とくてい‐ぼうかたいしょうぶつ〔‐バウクワタイシヤウブツ〕【特定防火対象物】
特定防火対象物
出典: フリー百科事典『ウィキペディア(Wikipedia)』 (2021/01/24 03:08 UTC 版)
特定防火対象物(特防、特定防対とも)とは、下記令別表第一におけるもののうち法第17条の2の5に定められている防火対象物で、「多数の者が出入りするものとして政令で定めるもの」と規定されている。ただし、多数の者が出入りすると言っても、たとえば従業員が1000人以上の工場などは含まれず、その防火対象物を利用する個人が定まっていないもの(不特定多数の者が出入りする防火対象物)が該当する。そのほか、火災が発生したときに避難等が困難であり人命に多大な被害を出すおそれが十分にあるものとして、各種福祉施設(老人ホーム・デイサービスセンター等の高齢者福祉施設、保育園・幼稚園等の児童福祉施設、養護学校・援護施設等の障害者福祉施設)や病院等が該当している。具体的な対象物は下記令別表第一を参照。 特防に該当する対象物では、延べ面積によって必要となる消防用設備等の条件が厳しく規定されている、消防用設備等の点検報告を毎年行わなければならない、防火管理者の該当要件が厳しく規定されている(収容人員10人以上など)、一部の防火対象物においては「防火対象物定期点検報告制度」が義務づけられるなど火災予防のための厳しい措置や規制が多く掛けられている。また、特定防火対象物における消防用設備等の条件について法令の変更があった場合、当該変更は既存の特定防火対象物に対しても遡及適用される。 前記の特定防火対象物に該当しない対象物はすべて非特定防火対象物(非特防、非特定とも)とされ、消防用設備等の設置に緩和がある、一部を除き消防用設備等の点検報告が3年に1度でよい、防火管理者の該当要件が緩和されるなど特定防火対象物に比べて規制は緩やかになっている。なお、図書館や美術館等はその特性上(収容物の価値やその保全の必要性等)からほかと比べて管理が行き届いているものとみなされ、不特定の人間が出入りするものの非特防に分類されている。

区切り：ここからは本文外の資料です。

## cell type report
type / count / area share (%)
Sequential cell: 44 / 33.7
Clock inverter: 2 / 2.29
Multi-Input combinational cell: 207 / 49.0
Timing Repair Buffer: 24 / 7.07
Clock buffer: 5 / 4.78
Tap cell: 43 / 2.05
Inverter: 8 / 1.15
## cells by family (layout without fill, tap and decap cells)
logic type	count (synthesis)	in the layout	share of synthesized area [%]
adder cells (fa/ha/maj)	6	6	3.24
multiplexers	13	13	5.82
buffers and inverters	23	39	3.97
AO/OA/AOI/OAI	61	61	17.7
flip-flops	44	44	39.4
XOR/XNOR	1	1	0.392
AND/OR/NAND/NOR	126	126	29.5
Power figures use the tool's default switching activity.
`config.mk`:
```
export PLATFORM = sky130hd
export DESIGN_NAME = spi_rtc_regfile
export DESIGN_NICKNAME = d
export VERILOG_FILES = /design/src/rtl/spi_rtc_regfile_pkg.sv /design/src/rtl/spi_rtc_sync.sv /design/src/rtl/spi_rtc_shifter.sv /design/src/rtl/spi_rtc_regbank.sv /design/src/rtl/spi_rtc_regfile.sv
export SDC_FILE = /design/constraint.sdc
export NUM_CORES = 1
export LEC_CHECK = 0
export CAP_MARGIN = 15
export CORE_MARGIN = 5
export CORE_UTILIZATION = 35
export CTS_BUF_LIST = sky130_fd_sc_hd__clkbuf_8
export DETAILED_ROUTE_END_ITERATION = 10
export GPL_TIMING_DRIVEN = 0
export SYNTH_ARGS = -nofsm -noshare
export SYNTH_HDL_FRONTEND = slang
export SYNTH_SLANG_ARGS = --single-unit
```
`constraint.sdc`:
```
create_clock -name clk -period 3.75 [get_ports clk]
set_clock_uncertainty 0.05 [all_clocks]
set_input_delay 0.375 -clock clk [delete_from_list [all_inputs] [get_ports clk]]
set_output_delay 0.375 -clock clk [all_outputs]
set_load 0.02 [all_outputs]
```
`src/rtl/spi_rtc_regfile_pkg.sv`:
```
package spi_rtc_regfile_pkg;

    localparam int ADDR_W      = 7;
    localparam int DATA_W      = 8;
    localparam int NUM_CORE    = 15;          // time 0x00-0x06, alarms 0x07-0x0E
    localparam int RAM_BASE    = 32;          // scratch RAM starts at 0x20
    localparam int WP_BIT      = 6;

    localparam logic [ADDR_W-1:0] A_CTRL    = 7'h0F;
    localparam logic [ADDR_W-1:0] A_STATUS  = 7'h10;
    localparam logic [ADDR_W-1:0] A_TRICKLE = 7'h11;

    localparam logic [DATA_W-1:0] CTRL_KEEP  = 8'h47;
    localparam logic [DATA_W-1:0] CTRL_RESET = 8'h40;

    typedef enum logic {PH_CMD, PH_DATA} phase_t;

    typedef struct packed {
        logic              wr;
        logic [ADDR_W-1:0] addr;
    } cmd_t;

    function automatic cmd_t decode_cmd(input logic [DATA_W-1:0] b);
        cmd_t c;
        c.wr   = b[DATA_W-1];
        c.addr = b[ADDR_W-1:0];
        return c;
    endfunction

    // Next control value: only the protect flag may move while protection is on.
    function automatic logic [DATA_W-1:0] ctrl_next(input logic [DATA_W-1:0] cur,
                                                    input logic [DATA_W-1:0] wdat);
        logic [DATA_W-1:0] n;
        if (cur[WP_BIT]) begin
            n         = cur;
            n[WP_BIT] = wdat[WP_BIT];
        end else begin
            n = wdat & CTRL_KEEP;
        end
        return n;
    endfunction

endpackage

```
`src/rtl/spi_rtc_sync.sv`:
```
module spi_rtc_sync #(
    parameter int STAGES = 2
) (
    input  logic clk,
    input  logic rst,
    input  logic sck_i,
    input  logic mosi_i,
    input  logic ce_i,
    output logic sck_rise,
    output logic sck_fall,
    output logic mosi_s,
    output logic ce_s
);
    localparam int TOP = STAGES - 1;

    logic [TOP:0] sck_p, mosi_p, ce_p;
    logic         sck_d;

    always_ff @(posedge clk) begin
        if (rst) begin
            sck_p  <= '0;
            mosi_p <= '0;
            ce_p   <= '0;
            sck_d  <= 1'b0;
        end else begin
            sck_p  <= {sck_p[TOP-1:0], sck_i};
            mosi_p <= {mosi_p[TOP-1:0], mosi_i};
            ce_p   <= {ce_p[TOP-1:0], ce_i};
            sck_d  <= sck_p[TOP];
        end
    end

    assign sck_rise = sck_p[TOP] & ~sck_d;
    assign sck_fall = ~sck_p[TOP] & sck_d;
    assign mosi_s   = mosi_p[TOP];
    assign ce_s     = ce_p[TOP];

endmodule

```
`src/rtl/spi_rtc_shifter.sv`:
```
module spi_rtc_shifter
    import spi_rtc_regfile_pkg::*;
(
    input  logic              clk,
    input  logic              rst,
    input  logic              ce_s,
    input  logic              sck_rise,
    input  logic              sck_fall,
    input  logic              mosi_s,
    input  logic              load_en,
    input  logic [DATA_W-1:0] load_data,
    output logic              byte_done,
    output logic [DATA_W-1:0] rx_byte,
    output logic              miso_q
);
    localparam int CNT_W = $clog2(DATA_W);

    logic [CNT_W-1:0]  bit_cnt;
    logic [DATA_W-1:0] rx_q;
    logic [DATA_W-1:0] tx_q;

    assign byte_done = sck_rise && (bit_cnt == CNT_W'(DATA_W - 1));
    assign rx_byte   = {rx_q[DATA_W-2:0], mosi_s};

    always_ff @(posedge clk) begin
        if (rst || !ce_s) begin
            bit_cnt <= '0;
            rx_q    <= '0;
            tx_q    <= '0;
            miso_q  <= 1'b0;
        end else begin
            if (sck_rise) begin
                rx_q    <= rx_byte;
                bit_cnt <= bit_cnt + 1'b1;
            end
            if (load_en) begin
                tx_q <= load_data;
            end else if (sck_fall) begin
                miso_q <= tx_q[DATA_W-1];
                tx_q   <= {tx_q[DATA_W-2:0], 1'b0};
            end
        end
    end

    // a partly shifted byte never survives a dropped chip enable
    a_r9_count_cleared: assert property (@(posedge clk) disable iff (rst)
        !ce_s |=> (bit_cnt == '0));

endmodule

```
`src/rtl/spi_rtc_regbank.sv`:
```
module spi_rtc_regbank
    import spi_rtc_regfile_pkg::*;
#(
    parameter int RAM_DEPTH = 32
) (
    input  logic              clk,
    input  logic              rst,
    input  logic              wr_en,
    input  logic [ADDR_W-1:0] wr_addr,
    input  logic [DATA_W-1:0] wr_data,
    input  logic [ADDR_W-1:0] rd_addr,
    output logic [DATA_W-1:0] rd_data,
    input  logic [ADDR_W-1:0] dbg_addr,
    output logic [DATA_W-1:0] dbg_data
);
    localparam int CIW     = $clog2(NUM_CORE);
    localparam int RIW     = $clog2(RAM_DEPTH);
    localparam int RAM_END = RAM_BASE + RAM_DEPTH;
    localparam int NPORT   = 2;

    logic [NUM_CORE-1:0][DATA_W-1:0]  core_q;
    logic [RAM_DEPTH-1:0][DATA_W-1:0] ram_q;
    logic [DATA_W-1:0]                ctrl_q;
    logic [DATA_W-1:0]                trickle_q;

    logic              wr_in_ram;
    logic [ADDR_W-1:0] wr_off;
    logic [RIW-1:0]    wr_idx;

    assign wr_in_ram = (32'(wr_addr) >= RAM_BASE) && (32'(wr_addr) < RAM_END);
    assign wr_off    = wr_addr - ADDR_W'(RAM_BASE);
    assign wr_idx    = wr_off[RIW-1:0];

    always_ff @(posedge clk) begin
        if (rst) begin
            core_q    <= '0;
            ram_q     <= '0;
            trickle_q <= '0;
            ctrl_q    <= CTRL_RESET;
        end else if (wr_en) begin
            if (wr_addr == A_CTRL) begin
                ctrl_q <= ctrl_next(ctrl_q, wr_data);
            end else if (!ctrl_q[WP_BIT]) begin
                if (32'(wr_addr) < NUM_CORE)
                    core_q[wr_addr[CIW-1:0]] <= wr_data;
                else if (wr_addr == A_TRICKLE)
                    trickle_q <= wr_data;
                else if (wr_in_ram)
                    ram_q[wr_idx] <= wr_data;
            end
        end
    end

    // Two identical read ports: one for the serial path, one for debug.
    for (genvar p = 0; p < NPORT; p++) begin : g_port
        logic [ADDR_W-1:0] a;
        logic [ADDR_W-1:0] off;
        logic [DATA_W-1:0] d;
        assign a   = (p == 0) ? rd_addr : dbg_addr;
        assign off = a - ADDR_W'(RAM_BASE);
        always_comb begin
            d = '0;
            if (32'(a) < NUM_CORE)
                d = core_q[a[CIW-1:0]];
            else if (a == A_CTRL)
                d = ctrl_q;
            else if (a == A_TRICKLE)
                d = trickle_q;
            else if ((32'(a) >= RAM_BASE) && (32'(a) < RAM_END))
                d = ram_q[off[RIW-1:0]];
        end
    end

    assign rd_data  = g_port[0].d;
    assign dbg_data = g_port[1].d;

    // a protected write leaves every data register as it was
    a_r4_wp_blocks: assert property (@(posedge clk) disable iff (rst)
        (wr_en && ctrl_q[WP_BIT] && wr_addr != A_CTRL)
        |=> ($stable(core_q) && $stable(ram_q) && $stable(trickle_q)));

    // enable bits survive a control write made under protection
    a_r5_ctrl_guarded: assert property (@(posedge clk) disable iff (rst)
        (wr_en && ctrl_q[WP_BIT] && wr_addr == A_CTRL)
        |=> (ctrl_q[2:0] == $past(ctrl_q[2:0])));

    // unused control bits never become set
    a_r5_ctrl_unused: assert property (@(posedge clk) disable iff (rst)
        (ctrl_q & ~CTRL_KEEP) == '0);

endmodule

```
`src/rtl/spi_rtc_regfile.sv`:
```
module spi_rtc_regfile
    import spi_rtc_regfile_pkg::*;
#(
    parameter int RAM_DEPTH   = 32,
    parameter int SYNC_STAGES = 2
) (
    input  logic              clk,
    input  logic              rst,
    input  logic              spi_sck,
    input  logic              spi_mosi,
    input  logic              spi_ce,
    output logic              spi_miso,
    input  logic [ADDR_W-1:0] dbg_addr,
    output logic [DATA_W-1:0] dbg_data
);
    logic              sck_rise, sck_fall, mosi_s, ce_s;
    logic              byte_done, miso_q;
    logic [DATA_W-1:0] rx_byte;
    logic [DATA_W-1:0] rd_data;
    logic [ADDR_W-1:0] rd_addr;
    logic              load_en, wr_en;

    phase_t            phase_q;
    logic              wr_q;
    logic [ADDR_W-1:0] ptr_q;
    cmd_t              cmd;

    spi_rtc_sync #(.STAGES(SYNC_STAGES)) u_sync (
        .clk      (clk),
        .rst      (rst),
        .sck_i    (spi_sck),
        .mosi_i   (spi_mosi),
        .ce_i     (spi_ce),
        .sck_rise (sck_rise),
        .sck_fall (sck_fall),
        .mosi_s   (mosi_s),
        .ce_s     (ce_s)
    );

    assign cmd     = decode_cmd(rx_byte);
    assign rd_addr = (phase_q == PH_CMD) ? cmd.addr : ptr_q;
    assign load_en = byte_done && ((phase_q == PH_CMD) ? !cmd.wr : !wr_q);
    assign wr_en   = byte_done && (phase_q == PH_DATA) && wr_q;

    spi_rtc_shifter u_shift (
        .clk       (clk),
        .rst       (rst),
        .ce_s      (ce_s),
        .sck_rise  (sck_rise),
        .sck_fall  (sck_fall),
        .mosi_s    (mosi_s),
        .load_en   (load_en),
        .load_data (rd_data),
        .byte_done (byte_done),
        .rx_byte   (rx_byte),
        .miso_q    (miso_q)
    );

    // Transaction sequencer: command byte first, then a walking pointer.
    always_ff @(posedge clk) begin
        if (rst || !ce_s) begin
            phase_q <= PH_CMD;
            wr_q    <= 1'b0;
            ptr_q   <= '0;
        end else if (byte_done) begin
            if (phase_q == PH_CMD) begin
                phase_q <= PH_DATA;
                wr_q    <= cmd.wr;
                ptr_q   <= cmd.wr ? cmd.addr : cmd.addr + 1'b1;
            end else begin
                ptr_q <= ptr_q + 1'b1;
            end
        end
    end

    spi_rtc_regbank #(.RAM_DEPTH(RAM_DEPTH)) u_bank (
        .clk      (clk),
        .rst      (rst),
        .wr_en    (wr_en),
        .wr_addr  (ptr_q),
        .wr_data  (rx_byte),
        .rd_addr  (rd_addr),
        .rd_data  (rd_data),
        .dbg_addr (dbg_addr),
        .dbg_data (dbg_data)
    );

    assign spi_miso = ce_s && (phase_q == PH_DATA) && !wr_q && miso_q;

    // nothing leaves on MISO while the command byte is shifting in
    a_r8_quiet_in_cmd: assert property (@(posedge clk) disable iff (rst)
        (phase_q == PH_CMD) |-> !spi_miso);

    // a write transaction keeps MISO low
    a_r8_quiet_in_write: assert property (@(posedge clk) disable iff (rst)
        (phase_q == PH_DATA && wr_q) |-> !spi_miso);

    // each data byte moves the pointer by one, wrapping at the top
    a_r3_ptr_step: assert property (@(posedge clk) disable iff (rst)
        (byte_done && phase_q == PH_DATA && ce_s)
        |=> (ptr_q == $past(ptr_q) + 1'b1));

    // a dropped chip enable returns the sequencer to the command phase
    a_r9_fresh_cmd: assert property (@(posedge clk) disable iff (rst)
        !ce_s |=> (phase_q == PH_CMD));

endmodule

```
Yosys cells after proc, flatten, opt, wreduce, memory -nomap -nowiden
Index checks and enable logic that the tools add are counted.
- output and inout port bits: 9
- input bits: 12
- word-level logic and storage cells: 153
- register bits: 423
- reductions and logical operators: 24
- $lt $le $gt $ge: 17
- muxes and demuxes: 28
- eq/ne operators: 7
- $add $sub $neg: 6
- bitwise operators: 10
- operator list (kind ; number):
    256-bit bitwise mux ; 1
    8-bit 2-to-1 mux ; 16
    120-bit bitwise mux ; 1
    8-bit binary-select mux with 5-bit select ; 2
    8-bit binary-select mux with 4-bit select ; 2
    8-bit demux with 5-bit select ; 1
    8-bit demux with 4-bit select ; 1
    7-bit by 4-bit equality test with 1-bit output, second input constant ; 3
    7-bit by 5-bit equality test with 1-bit output, second input constant ; 3
    7-bit by 6-bit greater-or-equal comparator with 1-bit output, second input constant ; 3
    7-bit by 4-bit < comparator with 1-bit output, second input constant ; 3
    7-bit < comparator, second input constant ; 3
    7-bit 2-to-1 mux ; 3
    5-bit by 6-bit < comparator with 1-bit output, second input constant ; 3
    4-bit by 5-bit < comparator with 1-bit output, second input constant ; 3
    5-bit by 1-bit subtractor with 5-bit output, second input constant ; 3
    7-bit by 1-bit adder with 7-bit output, second input constant ; 2
    1-bit logical AND ; 12
    1-bit NOT ; 8
    2-bit AND reduction ; 3
    6-bit AND reduction ; 1
    5-bit by 1-bit greater-or-equal comparator with 1-bit output, second input constant ; 1
    5-bit AND reduction ; 1
    4-bit by 1-bit greater-or-equal comparator with 1-bit output, second input constant ; 1
    9 further kinds ; 12

Depth between registers and ports, before layout
- word-level depth: 9
- gate-level depth with buffers: 11
- mapped depth without buffers: 8

By module
From an unflattened synthesis, not the netlist that was laid out.
- cell total of the unflattened synthesis: 2477
- area, all modules: 22270.1 µm²
- modules (own cells, without submodules) (module ; area an instance (µm²) ; cells an instance ; sequential area each (µm²) ; instances):
    spi_rtc_regbank ; 20533.4 ; 2298 ; 7767.4 ; 1
    spi_rtc_shifter ; 835.8 ; 76 ; 380.4 ; 1
    spi_rtc_regfile ; 704.4 ; 87 ; 180.2 ; 1
    spi_rtc_sync ; 196.4 ; 16 ; 140.1 ; 1

Worst setup path after synthesis
OpenSTA, ideal clock, no wires.
- path type: input port to output port
- from: input port dbg_addr[0]
- to: output port dbg_data[3]
- stages on the path: 6
- required time: 3.325 ns
- arrival: 2.546 ns
- buffers on the path: 2
- path slack: 0.779 ns
- cell sequence: buf_2 buf_1 mux4_2 mux4_2 a22oi_1 o21ai_0
- word-level cells in the longest chain between the ends: 7
- elaborated cells on any way between the ends: 15
- classes of those cells: add/sub (1); order compare (3); eq/ne (2); mux (8); reduce/logical (1)
- ends and longest elaborated chain (what ; line ; text):
    from (decl) ; spi_rtc_regfile.sv:13 ; input logic [ADDR_W-1:0] dbg_addr,
    5-bit by 1-bit subtractor with 5-bit output ; spi_rtc_regbank.sv:60 ; assign off = a - ADDR_W'(RAM_BASE);
    8-bit binary-select mux with 5-bit select ; spi_rtc_regbank.sv:70 ; d = ram_q[off[RIW-1:0]];
    8-bit 2-to-1 mux (implied by the code) ; spi_rtc_regbank.sv:70 ;
    8-bit 2-to-1 mux ; spi_rtc_regbank.sv:69 ; else if ((32'(a) >= RAM_BASE) && (32'(a) < RAM_END))
    8-bit 2-to-1 mux ; spi_rtc_regbank.sv:67 ; else if (a == A_TRICKLE)
    8-bit 2-to-1 mux ; spi_rtc_regbank.sv:65 ; else if (a == A_CTRL)
    8-bit 2-to-1 mux (*) ; spi_rtc_regbank.sv:63 ; if (32'(a) < NUM_CORE)
    to (decl) ; spi_rtc_regfile.sv:14 ; output logic [DATA_W-1:0] dbg_data
Every way passes the cells marked *; elsewhere a longest branch is shown, timed or not. The select of a mux whose other input is x is not followed.

Final worst setup path
- from: register u_sync.mosi_p[1]
- to: register u_shift.tx_q[5]
- word-level cells in the longest chain between the ends: 9
- elaborated cells on any way between the ends: 17
- classes of those cells: add/sub (1); order compare (3); eq/ne (2); mux (10); reduce/logical (1)
- ends and longest elaborated chain (what ; line ; text):
    from (decl) ; spi_rtc_sync.sv:16 ; logic [TOP:0] sck_p, mosi_p, ce_p;
    from (signal assigned) ; spi_rtc_sync.sv:27 ; mosi_p <= {mosi_p[TOP-1:0], mosi_i};
    7-bit 2-to-1 mux (*) ; spi_rtc_regfile.sv:41 ; assign rd_addr = (phase_q == PH_CMD) ? cmd.addr : ptr_q;
    5-bit by 1-bit subtractor with 5-bit output ; spi_rtc_regbank.sv:60 ;
    8-bit binary-select mux with 5-bit select ; spi_rtc_regbank.sv:70 ;
    8-bit 2-to-1 mux (implied by the code) ; spi_rtc_regbank.sv:70 ;
    8-bit 2-to-1 mux ; spi_rtc_regbank.sv:69 ;
    8-bit 2-to-1 mux ; spi_rtc_regbank.sv:67 ;
    8-bit 2-to-1 mux ; spi_rtc_regbank.sv:65 ;
    8-bit 2-to-1 mux (*) ; spi_rtc_regbank.sv:63 ;
    8-bit 2-to-1 mux (*) ; spi_rtc_shifter.sv:36 ; if (load_en) begin
    to (signal assigned) ; spi_rtc_shifter.sv:37 ; tx_q <= load_data;
    to (signal assigned) ; spi_rtc_shifter.sv:40 ; tx_q <= {tx_q[DATA_W-2:0], 1'b0};
    to (decl) ; spi_rtc_shifter.sv:20 ; logic [DATA_W-1:0] tx_q;
Marked as above.
A chain may end at the register's enable or synchronous reset.

==> out/metrics.csv <==
stage,metric,value,unit
cts,# clock sinks,423,
drt,number of DRC markers in iteration 0,4070,
critical_path,Reg2Reg Depth,7,
floorplan,row count,93,
sta,final setup vio count,5,
drt,Routed WL,111000,µm
synthesis,Synth area leaders,"dfxtp_1 (38%), mux4_2 (14%), nand2_1 (11%)",
grt,first-pass GRT wire length,156000,µm
synthesis,Post-synth top cells,"nand2_1 (636), dfxtp_1 (423), a21oi_1 (386), clkbuf_1 (172), o21ai_0 (154)",
synthesis,syn avg cell area,8.56,µm²
power,maximum VDD drop,245,µV
grt,largest net degree at the start of global routing,20,
grt,all-layer global routing usage,30.6,%
floorplan,Placeable Area,64100,µm²
critical_path,r2r startpoint,u_sync.mosi_p[1],
cts,Max Root-Sink Buffers,3,
finish,share of cells above drive strength 1,13.7,%
synthesis,number of enable flip-flop cells after synthesis,0,
critical_path,Worst Setup EP,u_shift.tx_q[5],
synthesis,most common cell in the synthesized netlist,nand2_1,
finish,Fillers,6530,
cts,clk_lat worst skew,0.70,ns
sta,Worst slew margin,17.3,%
sta,Final Hold Slack,0.204,ns
cts,CTS Buf Count,77,
sta,fraction of the cycle the final worst path needs,102,%
synthesis,Cell variety after synth,81,
placement,placed inst area,23800,µm²
synthesis,Syn Nets,2650,
cts,Setup Buffers After CTS,0,
synthesis,async set-reset flop share out of synthesis,0,%
critical_path,crit path cell chain,"clkbuf_2, mux2i_1, clkbuf_1, mux2i_1, o2111ai_1, o22ai_1, o31a_1",
synthesis,Ys Warns,0,
critical_path,"Max stage delay cell, worst path",clkbuf_1,
synthesis,top_reg_cell synth,dfxtp_1,
grt,initial antenna violation count,5,
critical_path,CP Capture Type,register,
critical_path,Reg-to-Reg End,u_shift.tx_q[5],
critical_path,Worst R2R Setup Slack,-0.06,ns
critical_path,Worst Setup SP,u_sync.mosi_p[1],
cts,clock root cell,clkbuf_8,
synthesis,largest area contributor in the netlist,dfxtp_1,
critical_path,Crit path top cell by count,mux2i_1,
finish,Final nets,2748,
floorplan,height of the die,264,µm
drt,drt wl/cell,30.5,µm
sta,slew of the pin with the lowest slew margin,1.23,ns
job,max-cap viol count,0,
run_status,failing checks,negative setup slack,
sta,final worst path period need,3.81,ns
cts,H-tree lvl count,3,
power,PD cells,376,nW/µm²
critical_path,critical path's largest stage delay,0.93,ns
drt,Remaining DRCs,0,
finish,Layout area overhead,13.6,%
finish,"Design Area, Final",25600,µm²
critical_path,Critical Path RT,4.28,ns
placement,DP Wirelength,81000,µm
cts,Clock transition at path regs,0.05,ns
drt,antenna-violating nets left,0,
synthesis,"Seq/Total Area, Yosys",37.6,%
sta,max-slew violations,0,
critical_path,WP data arrival,4.34,ns
grt,vias in the first global route,21092,
floorplan,die area,69500,µm²
drt,Vias,23171,
power,Pleak,0.00808,µW
synthesis,synthesized cell area,22500,µm²
placement,Placer Congestion,1.12,
sta,"Hold Vio Cnt, Final",0,
run_status,status,"finished, violations left",
critical_path,crit path max fanout,11,
cts,CTS tree,done,
drt,vias per cell,6.36,
floorplan,IO Pins,21,
synthesis,"flops & latches, synth",423,
floorplan,die width,264,µm
synthesis,top-area cell type share of the netlist area,37.6,%
sta,worst setup margin,-0.0577,ns
sta,unrepaired setup endpoints after global routing,false,
power,Tot Pwr,9610,µW
sta,max frequency,263,MHz
worst_hold_path,HP Class,input pin to register,
critical_path,Worst Setup Start Kind,register,
synthesis,cells after synthesis,2631,
drt,Initial DRT Pass Iterations,8,
critical_path,crit path kind,register to register,
placement,DP Worst Slack,-1.54,ns
placement,I/O Buffers,16,
floorplan,starting utilization of the core area,35.1,%
grt,GRT overflow,0,
[worst min-delay path by stage]
stage | start | endpoint | slack, ns | depth (start not counted)
after global placement | u_sync.sck_p[0] | u_sync.sck_p[1] | 0.38 | 1
after global routing | spi_ce | u_sync.ce_p[0] | 0.21 | 2
after floorplan | u_sync.ce_p[0] | u_sync.ce_p[1] | 0.36 | 1
final | spi_ce | u_sync.ce_p[0] | 0.20 | 2
after CTS | spi_ce | u_sync.ce_p[0] | 0.17 | 2
after detailed placement | u_sync.sck_p[0] | u_sync.sck_p[1] | 0.38 | 1
[repair_timing]
action                     in CTS  in global routing
resized for setup              86                 26
setup endpoints to repair      15                 19
hold buffers                    0                  0
[stage by stage]
stage	TNS, ns	util [%]	cells
global route	0	39.9	3640
finish	-0.166	39.9	3643
detailed placement	-11.50	37.1	3507
CTS	-0.613	39.8	3639
global placement	-12.12	37.0	3502
floorplan	0	-	2631
[report_power, final]
group          internal [µW]  switching, µW  total, µW
clock                   2510           2130       4640
sequential              4500           1.99       4500
combinational            127            339        466
total                   7140           2470       9610
[worst max-delay path, delay by kind of cell, from the launching register on]
kind | cells | cell delay (ns)
flops | 1 | 0.34
buf+inv | 2 | 1.29
compound gates | 3 | 0.90
mux | 2 | 1.09
## config.mk

```make
export PLATFORM = sky130hd
export DESIGN_NAME = regdump_engine
export DESIGN_NICKNAME = d
export VERILOG_FILES = /design/src/rtl/regdump_pkg.sv /design/src/rtl/regdump_host_regs.sv /design/src/rtl/regdump_sequencer.sv /design/src/rtl/regdump_engine.sv
export SDC_FILE = /design/constraint.sdc
export NUM_CORES = 1
export LEC_CHECK = 0
export BUFFER_PORTS_ARGS = -buffer_cell sky130_fd_sc_hd__buf_2
export CAP_MARGIN = 10
export CORE_ASPECT_RATIO = 1.75
export CORE_MARGIN = 3
export CORE_UTILIZATION = 46
export DETAILED_ROUTE_END_ITERATION = 10
export PLACE_DENSITY_LB_ADDON = 0.05
export SYNTH_ARGS = -nofsm -noshare
export SYNTH_HDL_FRONTEND = slang
export SYNTH_SLANG_ARGS = --single-unit
```

## constraint.sdc

```tcl
create_clock -name clk -period 4.5 [get_ports clk]
set_clock_uncertainty 0.05 [all_clocks]
set_input_delay 0.9 -clock clk [delete_from_list [all_inputs] [get_ports clk]]
set_output_delay 0.9 -clock clk [all_outputs]
set_load 0.005 [all_outputs]
```
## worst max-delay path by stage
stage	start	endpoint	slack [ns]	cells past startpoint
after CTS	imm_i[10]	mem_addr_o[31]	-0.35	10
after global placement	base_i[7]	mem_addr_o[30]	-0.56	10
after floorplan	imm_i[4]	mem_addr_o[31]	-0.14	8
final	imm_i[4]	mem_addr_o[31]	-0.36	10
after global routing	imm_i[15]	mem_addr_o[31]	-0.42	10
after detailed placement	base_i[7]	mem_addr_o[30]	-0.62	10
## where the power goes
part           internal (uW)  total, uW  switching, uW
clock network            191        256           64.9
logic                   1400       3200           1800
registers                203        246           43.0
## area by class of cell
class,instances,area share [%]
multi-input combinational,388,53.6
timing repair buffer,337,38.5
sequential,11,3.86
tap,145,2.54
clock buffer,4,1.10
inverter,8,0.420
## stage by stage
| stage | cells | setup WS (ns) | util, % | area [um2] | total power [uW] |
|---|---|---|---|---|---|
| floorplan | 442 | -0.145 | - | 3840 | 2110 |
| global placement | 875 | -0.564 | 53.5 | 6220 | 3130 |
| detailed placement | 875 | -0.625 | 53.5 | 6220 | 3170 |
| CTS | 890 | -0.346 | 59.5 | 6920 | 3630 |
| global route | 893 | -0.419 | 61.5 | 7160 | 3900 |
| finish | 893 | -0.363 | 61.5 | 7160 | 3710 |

同様にレストランや食堂、売店などが存在しない駅やターミナルやフェリー乗り場なども、利用者の目的が乗降のためであること、施設の目的や利用形態から安全に配慮した設計(広い開口部や施設内空間を持つこと、通路障害となる物が設置されていないなど)になっていること、比較的規模が大きな建物では施設内を熟知した専属職員(駅員や誘導員、案内係など)が配置されており非常時の初期対応が期待できることなどから非特防に分類されている。ただし、売店や食堂などが併設されている駅でもそれらが改札内にある通称「駅ナカ」については「売店・食堂・案内所は駅舎内部に必然的に存在する『機能従属用途』であるため(後述の複合用途防火対象物としては捉えずに)単体の防火対象物として扱う」との総務省消防庁の通達(昭和50年4月15日付け消防予41号および消防安41号)が出されている。これにより、改札外に売店や食堂などが併設されている「ターミナルビル」については後述の複合用途防火対象物として取り扱われる。